RECORD EXCERPTS below:

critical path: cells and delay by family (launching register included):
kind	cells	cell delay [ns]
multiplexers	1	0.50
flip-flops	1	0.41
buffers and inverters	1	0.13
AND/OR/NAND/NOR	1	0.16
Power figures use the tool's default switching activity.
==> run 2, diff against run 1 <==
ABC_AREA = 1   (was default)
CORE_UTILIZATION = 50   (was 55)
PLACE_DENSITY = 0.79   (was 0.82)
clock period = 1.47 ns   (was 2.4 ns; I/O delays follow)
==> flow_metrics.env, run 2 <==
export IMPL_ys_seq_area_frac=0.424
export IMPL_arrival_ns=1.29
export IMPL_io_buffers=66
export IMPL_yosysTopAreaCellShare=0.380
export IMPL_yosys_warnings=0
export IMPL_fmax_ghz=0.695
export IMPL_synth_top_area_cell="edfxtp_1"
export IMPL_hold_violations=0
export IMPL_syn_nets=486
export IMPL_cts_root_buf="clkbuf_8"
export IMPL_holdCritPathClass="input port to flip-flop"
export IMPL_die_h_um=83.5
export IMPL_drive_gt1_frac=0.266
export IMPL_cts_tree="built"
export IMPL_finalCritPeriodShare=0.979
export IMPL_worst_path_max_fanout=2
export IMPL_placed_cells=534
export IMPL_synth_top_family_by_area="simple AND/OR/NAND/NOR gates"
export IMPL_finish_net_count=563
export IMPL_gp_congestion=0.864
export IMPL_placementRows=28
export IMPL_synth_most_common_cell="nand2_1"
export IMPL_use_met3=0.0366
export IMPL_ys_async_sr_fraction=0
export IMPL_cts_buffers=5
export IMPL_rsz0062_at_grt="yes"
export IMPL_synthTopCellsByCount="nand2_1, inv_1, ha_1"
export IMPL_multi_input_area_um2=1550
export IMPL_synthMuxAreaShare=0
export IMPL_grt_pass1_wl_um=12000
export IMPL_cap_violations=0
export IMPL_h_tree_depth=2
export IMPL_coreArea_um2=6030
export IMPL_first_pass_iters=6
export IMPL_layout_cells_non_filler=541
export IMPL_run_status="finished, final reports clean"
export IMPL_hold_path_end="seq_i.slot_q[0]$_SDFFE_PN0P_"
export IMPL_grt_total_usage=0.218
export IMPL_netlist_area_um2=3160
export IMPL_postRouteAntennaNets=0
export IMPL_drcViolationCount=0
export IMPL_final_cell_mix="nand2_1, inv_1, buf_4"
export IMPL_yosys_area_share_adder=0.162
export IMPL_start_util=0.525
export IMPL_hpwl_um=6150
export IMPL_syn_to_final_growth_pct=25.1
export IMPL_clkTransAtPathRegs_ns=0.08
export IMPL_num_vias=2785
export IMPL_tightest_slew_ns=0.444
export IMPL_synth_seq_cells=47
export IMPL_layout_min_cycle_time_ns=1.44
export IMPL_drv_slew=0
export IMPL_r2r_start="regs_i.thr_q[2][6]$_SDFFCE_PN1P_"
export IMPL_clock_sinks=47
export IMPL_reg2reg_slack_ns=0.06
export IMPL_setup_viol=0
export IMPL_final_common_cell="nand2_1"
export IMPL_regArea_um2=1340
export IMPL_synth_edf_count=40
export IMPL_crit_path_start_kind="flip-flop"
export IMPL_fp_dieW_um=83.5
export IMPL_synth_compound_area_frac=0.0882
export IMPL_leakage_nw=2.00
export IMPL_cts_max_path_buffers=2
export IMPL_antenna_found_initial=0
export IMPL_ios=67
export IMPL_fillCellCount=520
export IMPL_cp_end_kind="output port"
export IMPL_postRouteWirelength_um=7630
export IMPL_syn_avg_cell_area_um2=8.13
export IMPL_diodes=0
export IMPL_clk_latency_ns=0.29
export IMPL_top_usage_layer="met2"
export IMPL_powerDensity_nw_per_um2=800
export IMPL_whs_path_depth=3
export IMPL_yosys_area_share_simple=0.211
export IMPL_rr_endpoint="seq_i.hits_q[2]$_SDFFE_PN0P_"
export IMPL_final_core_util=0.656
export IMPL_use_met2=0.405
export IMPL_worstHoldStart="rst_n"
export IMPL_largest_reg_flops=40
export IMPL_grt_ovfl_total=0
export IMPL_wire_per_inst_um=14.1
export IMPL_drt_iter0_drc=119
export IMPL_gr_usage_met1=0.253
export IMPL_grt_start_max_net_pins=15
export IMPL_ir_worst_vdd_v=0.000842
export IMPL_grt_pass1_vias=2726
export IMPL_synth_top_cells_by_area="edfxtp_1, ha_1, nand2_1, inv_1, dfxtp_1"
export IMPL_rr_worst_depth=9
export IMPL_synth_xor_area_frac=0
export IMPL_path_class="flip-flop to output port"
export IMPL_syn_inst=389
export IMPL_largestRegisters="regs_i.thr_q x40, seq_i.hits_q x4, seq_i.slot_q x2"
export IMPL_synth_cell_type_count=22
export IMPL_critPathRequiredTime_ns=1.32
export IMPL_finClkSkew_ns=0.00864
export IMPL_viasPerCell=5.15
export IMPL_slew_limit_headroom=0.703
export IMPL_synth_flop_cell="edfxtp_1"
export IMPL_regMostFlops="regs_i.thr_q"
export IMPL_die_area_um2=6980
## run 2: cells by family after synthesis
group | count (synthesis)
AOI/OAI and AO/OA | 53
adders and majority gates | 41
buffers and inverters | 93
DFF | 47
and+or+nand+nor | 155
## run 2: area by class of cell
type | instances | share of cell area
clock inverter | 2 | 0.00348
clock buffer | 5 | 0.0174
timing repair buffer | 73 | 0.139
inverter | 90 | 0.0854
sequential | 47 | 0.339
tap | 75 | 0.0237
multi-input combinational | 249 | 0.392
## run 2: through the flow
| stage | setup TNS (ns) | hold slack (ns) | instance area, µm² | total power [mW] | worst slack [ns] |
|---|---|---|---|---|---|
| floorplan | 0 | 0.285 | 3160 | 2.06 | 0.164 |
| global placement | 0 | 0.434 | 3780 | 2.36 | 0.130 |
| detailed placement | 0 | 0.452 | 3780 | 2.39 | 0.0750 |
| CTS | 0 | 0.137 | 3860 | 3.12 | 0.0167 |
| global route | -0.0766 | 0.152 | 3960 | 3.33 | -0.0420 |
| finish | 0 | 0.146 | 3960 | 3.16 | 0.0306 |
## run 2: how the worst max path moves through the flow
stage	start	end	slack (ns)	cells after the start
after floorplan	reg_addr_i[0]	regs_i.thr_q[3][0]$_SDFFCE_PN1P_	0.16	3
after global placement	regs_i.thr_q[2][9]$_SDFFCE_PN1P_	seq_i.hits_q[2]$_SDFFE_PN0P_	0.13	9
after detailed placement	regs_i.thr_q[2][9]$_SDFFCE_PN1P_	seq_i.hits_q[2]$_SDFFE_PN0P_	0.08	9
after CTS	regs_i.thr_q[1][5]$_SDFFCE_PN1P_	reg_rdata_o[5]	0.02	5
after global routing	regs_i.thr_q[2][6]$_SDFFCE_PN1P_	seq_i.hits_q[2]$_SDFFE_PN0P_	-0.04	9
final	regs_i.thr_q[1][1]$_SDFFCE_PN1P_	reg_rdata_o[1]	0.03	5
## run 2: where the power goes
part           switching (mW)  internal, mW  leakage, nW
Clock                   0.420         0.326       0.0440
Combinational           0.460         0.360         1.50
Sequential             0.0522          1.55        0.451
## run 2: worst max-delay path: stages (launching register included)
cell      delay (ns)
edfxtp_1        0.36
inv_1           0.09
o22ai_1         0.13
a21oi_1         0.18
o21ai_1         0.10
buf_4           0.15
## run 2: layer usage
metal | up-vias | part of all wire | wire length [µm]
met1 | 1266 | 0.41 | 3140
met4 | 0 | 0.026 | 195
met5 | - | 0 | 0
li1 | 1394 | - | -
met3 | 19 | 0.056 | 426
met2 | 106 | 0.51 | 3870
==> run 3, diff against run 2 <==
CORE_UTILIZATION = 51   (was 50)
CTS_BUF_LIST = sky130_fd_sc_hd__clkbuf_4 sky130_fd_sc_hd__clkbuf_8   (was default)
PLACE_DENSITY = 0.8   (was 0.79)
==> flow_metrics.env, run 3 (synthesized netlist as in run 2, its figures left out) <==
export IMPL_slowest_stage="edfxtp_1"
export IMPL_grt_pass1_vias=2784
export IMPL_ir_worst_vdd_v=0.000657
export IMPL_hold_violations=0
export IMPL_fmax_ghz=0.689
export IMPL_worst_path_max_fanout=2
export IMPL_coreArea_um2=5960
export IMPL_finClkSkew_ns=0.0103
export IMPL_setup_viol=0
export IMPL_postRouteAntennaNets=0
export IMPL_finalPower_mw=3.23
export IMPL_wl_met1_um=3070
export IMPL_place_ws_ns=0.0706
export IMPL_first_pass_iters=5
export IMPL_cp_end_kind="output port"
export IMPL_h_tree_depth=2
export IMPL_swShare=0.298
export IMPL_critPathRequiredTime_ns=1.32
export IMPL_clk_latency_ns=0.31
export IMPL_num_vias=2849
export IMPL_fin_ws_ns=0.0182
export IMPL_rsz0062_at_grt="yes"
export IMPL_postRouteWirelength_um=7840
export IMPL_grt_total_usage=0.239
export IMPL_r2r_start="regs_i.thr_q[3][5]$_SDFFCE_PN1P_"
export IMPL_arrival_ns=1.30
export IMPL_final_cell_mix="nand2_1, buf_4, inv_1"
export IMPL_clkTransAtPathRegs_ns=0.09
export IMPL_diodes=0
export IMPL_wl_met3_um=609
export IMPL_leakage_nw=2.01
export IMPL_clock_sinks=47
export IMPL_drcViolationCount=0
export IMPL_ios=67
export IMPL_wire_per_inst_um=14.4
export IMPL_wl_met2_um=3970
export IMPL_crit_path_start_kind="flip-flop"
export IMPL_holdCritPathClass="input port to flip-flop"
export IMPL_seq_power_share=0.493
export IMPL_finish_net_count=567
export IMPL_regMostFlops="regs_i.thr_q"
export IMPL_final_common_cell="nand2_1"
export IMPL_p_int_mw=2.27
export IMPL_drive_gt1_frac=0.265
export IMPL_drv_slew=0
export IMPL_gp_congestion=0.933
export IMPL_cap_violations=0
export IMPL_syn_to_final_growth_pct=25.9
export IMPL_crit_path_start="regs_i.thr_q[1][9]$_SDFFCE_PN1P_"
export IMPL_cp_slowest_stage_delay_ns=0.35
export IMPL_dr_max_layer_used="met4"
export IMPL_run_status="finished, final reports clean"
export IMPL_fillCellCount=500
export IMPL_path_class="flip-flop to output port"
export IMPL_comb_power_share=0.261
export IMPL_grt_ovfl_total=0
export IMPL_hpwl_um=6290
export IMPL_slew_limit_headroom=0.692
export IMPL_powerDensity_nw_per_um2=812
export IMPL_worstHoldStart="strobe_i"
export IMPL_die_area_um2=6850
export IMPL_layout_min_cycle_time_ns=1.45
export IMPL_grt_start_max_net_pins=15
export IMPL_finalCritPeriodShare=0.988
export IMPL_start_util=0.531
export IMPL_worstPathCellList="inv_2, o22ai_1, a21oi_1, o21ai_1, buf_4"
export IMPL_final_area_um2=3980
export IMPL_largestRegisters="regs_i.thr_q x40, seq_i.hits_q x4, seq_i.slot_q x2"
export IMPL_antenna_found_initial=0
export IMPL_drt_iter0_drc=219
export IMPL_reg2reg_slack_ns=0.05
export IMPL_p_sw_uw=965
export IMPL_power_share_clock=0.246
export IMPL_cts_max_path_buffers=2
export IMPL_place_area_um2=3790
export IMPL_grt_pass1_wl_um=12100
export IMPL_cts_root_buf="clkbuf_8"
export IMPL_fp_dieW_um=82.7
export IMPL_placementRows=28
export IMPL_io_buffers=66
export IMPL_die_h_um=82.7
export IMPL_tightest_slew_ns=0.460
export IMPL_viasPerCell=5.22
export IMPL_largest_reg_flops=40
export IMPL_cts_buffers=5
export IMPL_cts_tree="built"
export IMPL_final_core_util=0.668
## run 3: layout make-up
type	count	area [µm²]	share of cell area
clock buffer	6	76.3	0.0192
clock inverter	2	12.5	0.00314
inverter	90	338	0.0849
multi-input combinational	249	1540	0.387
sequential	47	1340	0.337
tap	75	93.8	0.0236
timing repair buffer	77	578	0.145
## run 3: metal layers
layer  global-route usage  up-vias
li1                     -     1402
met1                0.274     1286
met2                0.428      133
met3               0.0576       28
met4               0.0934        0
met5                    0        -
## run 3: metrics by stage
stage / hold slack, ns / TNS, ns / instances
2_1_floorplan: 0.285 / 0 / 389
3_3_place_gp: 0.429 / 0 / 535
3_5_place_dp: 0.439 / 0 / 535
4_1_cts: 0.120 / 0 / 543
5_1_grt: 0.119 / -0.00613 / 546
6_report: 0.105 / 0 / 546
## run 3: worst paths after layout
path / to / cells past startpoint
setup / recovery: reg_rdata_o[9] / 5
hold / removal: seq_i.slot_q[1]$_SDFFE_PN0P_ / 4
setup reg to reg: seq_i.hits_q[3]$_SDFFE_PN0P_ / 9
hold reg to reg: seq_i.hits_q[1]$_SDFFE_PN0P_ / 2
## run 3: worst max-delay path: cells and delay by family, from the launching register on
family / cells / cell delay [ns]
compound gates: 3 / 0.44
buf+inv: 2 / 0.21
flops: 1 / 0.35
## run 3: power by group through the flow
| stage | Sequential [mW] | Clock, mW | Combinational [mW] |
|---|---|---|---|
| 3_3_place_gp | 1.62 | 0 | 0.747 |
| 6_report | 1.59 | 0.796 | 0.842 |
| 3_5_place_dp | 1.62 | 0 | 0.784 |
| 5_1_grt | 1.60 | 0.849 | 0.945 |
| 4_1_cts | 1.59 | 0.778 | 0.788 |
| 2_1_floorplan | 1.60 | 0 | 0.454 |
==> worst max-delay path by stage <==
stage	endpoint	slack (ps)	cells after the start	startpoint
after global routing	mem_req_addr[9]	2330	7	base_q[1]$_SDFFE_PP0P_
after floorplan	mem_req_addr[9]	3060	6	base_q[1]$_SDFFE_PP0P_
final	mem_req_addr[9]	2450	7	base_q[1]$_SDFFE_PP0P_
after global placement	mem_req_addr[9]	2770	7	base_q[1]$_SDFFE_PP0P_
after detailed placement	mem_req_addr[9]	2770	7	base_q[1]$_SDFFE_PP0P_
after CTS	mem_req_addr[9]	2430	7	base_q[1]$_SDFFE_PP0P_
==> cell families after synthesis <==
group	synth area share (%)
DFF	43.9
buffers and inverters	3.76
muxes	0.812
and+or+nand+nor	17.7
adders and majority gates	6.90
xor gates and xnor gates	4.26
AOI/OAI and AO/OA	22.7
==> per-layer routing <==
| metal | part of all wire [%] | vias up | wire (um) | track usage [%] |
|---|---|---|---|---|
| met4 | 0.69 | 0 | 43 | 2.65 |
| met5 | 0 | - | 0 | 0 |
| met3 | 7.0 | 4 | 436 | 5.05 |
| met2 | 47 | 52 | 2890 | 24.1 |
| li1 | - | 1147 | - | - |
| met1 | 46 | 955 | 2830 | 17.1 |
## src/rtl/trap_pkg.sv

```systemverilog
package trap_pkg;

  typedef enum logic [2:0] {
    SRC_NONE,
    SRC_RESET,
    SRC_NMI,
    SRC_SYNC,
    SRC_LEVEL
  } trap_src_e;

  localparam int CODE_W = 5;
  localparam logic [CODE_W-1:0] CODE_INTR = 5'd0;
  localparam logic [CODE_W-1:0] CODE_HARD = 5'd31;

endpackage

```

## src/rtl/trap_pending.sv

```systemverilog
module trap_pending #(
  parameter int LVL_W = 8
) (
  input  logic             clk,
  input  logic             rst,
  input  logic             rst_req_i,
  input  logic             nmi_req_i,
  input  logic [LVL_W-1:0] lvl_req_i,
  input  logic             clr_rst_i,
  input  logic             clr_nmi_i,
  input  logic             clr_lvl_i,
  output logic             pend_rst_o,
  output logic             pend_nmi_o,
  output logic [LVL_W-1:0] pend_lvl_o
);

  always_ff @(posedge clk) begin
    if (rst) begin
      pend_rst_o <= 1'b0;
      pend_nmi_o <= 1'b0;
      pend_lvl_o <= '0;
    end else begin
      pend_rst_o <= (pend_rst_o & ~clr_rst_i) | rst_req_i;
      pend_nmi_o <= (pend_nmi_o & ~clr_nmi_i) | nmi_req_i;
      pend_lvl_o <= (clr_lvl_i ? '0 : pend_lvl_o) | lvl_req_i;
    end
  end

endmodule

```

## src/rtl/trap_arbiter.sv

```systemverilog
module trap_arbiter
  import trap_pkg::*;
#(
  parameter int          XLEN     = 32,
  parameter int          LVL_W    = 8,
  parameter int          MASK_LSB = 8,
  parameter int          BEV_BIT  = 22,
  parameter logic [31:0] HARD_VEC = 32'hBFC0_0000,
  parameter logic [31:0] BOOT_VEC = 32'hBFC0_0180,
  parameter logic [31:0] RAM_VEC  = 32'h8000_0080
) (
  input  logic              pend_rst_i,
  input  logic              pend_nmi_i,
  input  logic [LVL_W-1:0]  pend_lvl_i,
  input  logic              sync_exc_i,
  input  logic [CODE_W-1:0] sync_code_i,
  input  logic [XLEN-1:0]   status_i,
  output trap_src_e         src_o,
  output logic [CODE_W-1:0] code_o,
  output logic [XLEN-1:0]   vector_o,
  output logic              take_o
);

  logic [LVL_W-1:0] lvl_hit;
  logic             lvl_ok;

  for (genvar i = 0; i < LVL_W; i++) begin : g_mask
    assign lvl_hit[i] = pend_lvl_i[i] & status_i[MASK_LSB + i];
  end

  assign lvl_ok = status_i[0] & (|lvl_hit);

  always_comb begin
    src_o  = SRC_NONE;
    code_o = CODE_INTR;
    if (pend_rst_i) begin
      src_o  = SRC_RESET;
      code_o = CODE_HARD;
    end else if (pend_nmi_i) begin
      src_o  = SRC_NMI;
      code_o = CODE_HARD;
    end else if (sync_exc_i) begin
      src_o  = SRC_SYNC;
      code_o = sync_code_i;
    end else if (lvl_ok) begin
      src_o  = SRC_LEVEL;
      code_o = CODE_INTR;
    end
  end

  assign take_o = (src_o != SRC_NONE);

  always_comb begin
    if (src_o == SRC_RESET || src_o == SRC_NMI)
      vector_o = XLEN'(HARD_VEC);
    else if (status_i[BEV_BIT])
      vector_o = XLEN'(BOOT_VEC);
    else
      vector_o = XLEN'(RAM_VEC);
  end

endmodule

```

## src/rtl/trap_csr.sv

```systemverilog
module trap_csr
  import trap_pkg::*;
#(
  parameter int XLEN    = 32,
  parameter int BEV_BIT = 22
) (
  input  logic              clk,
  input  logic              rst,
  input  logic              take_i,
  input  logic [CODE_W-1:0] code_i,
  input  logic [XLEN-1:0]   vector_i,
  input  logic [XLEN-1:0]   pc_i,
  input  logic              in_delay_i,
  input  logic              rfe_i,
  input  logic              sr_wr_i,
  input  logic [XLEN-1:0]   sr_wdata_i,
  output logic [XLEN-1:0]   status_o,
  output logic [XLEN-1:0]   cause_o,
  output logic [XLEN-1:0]   epc_o,
  output logic              take_o,
  output logic [XLEN-1:0]   new_pc_o
);

  localparam logic [XLEN-1:0] SR_RST = XLEN'(1) << BEV_BIT;

  logic [XLEN-1:0] sr_push;
  logic [XLEN-1:0] sr_pop;
  logic [XLEN-1:0] cause_nxt;

  assign sr_push   = {status_o[XLEN-1:6], status_o[3:0], 2'b00};
  assign sr_pop    = {status_o[XLEN-1:4], status_o[5:2]};
  assign cause_nxt = {in_delay_i, cause_o[XLEN-2:7], code_i, cause_o[1:0]};

  always_ff @(posedge clk) begin
    if (rst) begin
      status_o <= SR_RST;
      cause_o  <= '0;
      epc_o    <= '0;
      take_o   <= 1'b0;
      new_pc_o <= '0;
    end else begin
      take_o <= take_i;
      if (take_i) begin
        status_o <= sr_push;
        cause_o  <= cause_nxt;
        epc_o    <= in_delay_i ? (pc_i - XLEN'(4)) : pc_i;
        new_pc_o <= vector_i;
      end else if (rfe_i) begin
        status_o <= sr_pop;
      end else if (sr_wr_i) begin
        status_o <= sr_wdata_i;
      end
    end
  end

endmodule

```

## src/rtl/trap_sequencer.sv

```systemverilog
module trap_sequencer
  import trap_pkg::*;
#(
  parameter int          XLEN     = 32,
  parameter int          LVL_W    = 8,
  parameter int          MASK_LSB = 8,
  parameter int          BEV_BIT  = 22,
  parameter logic [31:0] HARD_VEC = 32'hBFC0_0000,
  parameter logic [31:0] BOOT_VEC = 32'hBFC0_0180,
  parameter logic [31:0] RAM_VEC  = 32'h8000_0080
) (
  input  logic              clk,
  input  logic              rst,
  input  logic              reset_req_i,
  input  logic              nmi_req_i,
  input  logic [LVL_W-1:0]  lvl_req_i,
  input  logic [XLEN-1:0]   pc_i,
  input  logic              in_delay_i,
  input  logic              sync_exc_i,
  input  logic [4:0]        sync_code_i,
  input  logic              rfe_i,
  input  logic              sr_wr_i,
  input  logic [XLEN-1:0]   sr_wdata_i,
  output logic [XLEN-1:0]   status_o,
  output logic [XLEN-1:0]   cause_o,
  output logic [XLEN-1:0]   epc_o,
  output logic              take_o,
  output logic [XLEN-1:0]   new_pc_o
);

  logic              pend_rst;
  logic              pend_nmi;
  logic [LVL_W-1:0]  pend_lvl;
  trap_src_e         dec_src;
  logic [CODE_W-1:0] dec_code;
  logic [XLEN-1:0]   dec_vec;
  logic              dec_take;

  trap_pending #(.LVL_W(LVL_W)) u_pend (
    .clk        (clk),
    .rst        (rst),
    .rst_req_i  (reset_req_i),
    .nmi_req_i  (nmi_req_i),
    .lvl_req_i  (lvl_req_i),
    .clr_rst_i  (dec_src == SRC_RESET),
    .clr_nmi_i  (dec_src == SRC_NMI),
    .clr_lvl_i  (dec_src == SRC_LEVEL),
    .pend_rst_o (pend_rst),
    .pend_nmi_o (pend_nmi),
    .pend_lvl_o (pend_lvl)
  );

  trap_arbiter #(
    .XLEN(XLEN), .LVL_W(LVL_W), .MASK_LSB(MASK_LSB), .BEV_BIT(BEV_BIT),
    .HARD_VEC(HARD_VEC), .BOOT_VEC(BOOT_VEC), .RAM_VEC(RAM_VEC)
  ) u_arb (
    .pend_rst_i  (pend_rst),
    .pend_nmi_i  (pend_nmi),
    .pend_lvl_i  (pend_lvl),
    .sync_exc_i  (sync_exc_i),
    .sync_code_i (sync_code_i),
    .status_i    (status_o),
    .src_o       (dec_src),
    .code_o      (dec_code),
    .vector_o    (dec_vec),
    .take_o      (dec_take)
  );

  trap_csr #(.XLEN(XLEN), .BEV_BIT(BEV_BIT)) u_csr (
    .clk        (clk),
    .rst        (rst),
    .take_i     (dec_take),
    .code_i     (dec_code),
    .vector_i   (dec_vec),
    .pc_i       (pc_i),
    .in_delay_i (in_delay_i),
    .rfe_i      (rfe_i),
    .sr_wr_i    (sr_wr_i),
    .sr_wdata_i (sr_wdata_i),
    .status_o   (status_o),
    .cause_o    (cause_o),
    .epc_o      (epc_o),
    .take_o     (take_o),
    .new_pc_o   (new_pc_o)
  );

endmodule

```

End of RECORD EXCERPTS.

WHAT THE EXERCISE ASKS:
Your response should hold the lines from the first line of the entries above through the line with "flow_metrics.env, run 2", each retyped exactly, and nothing else.

RESPONSE BOX:
critical path: cells and delay by family (launching register included):
kind	cells	cell delay [ns]
multiplexers	1	0.50
flip-flops	1	0.41
buffers and inverters	1	0.13
AND/OR/NAND/NOR	1	0.16
Power figures use the tool's default switching activity.
==> run 2, diff against run 1 <==
ABC_AREA = 1   (was default)
CORE_UTILIZATION = 50   (was 55)
PLACE_DENSITY = 0.79   (was 0.82)
clock period = 1.47 ns   (was 2.4 ns; I/O delays follow)
==> flow_metrics.env, run 2 <==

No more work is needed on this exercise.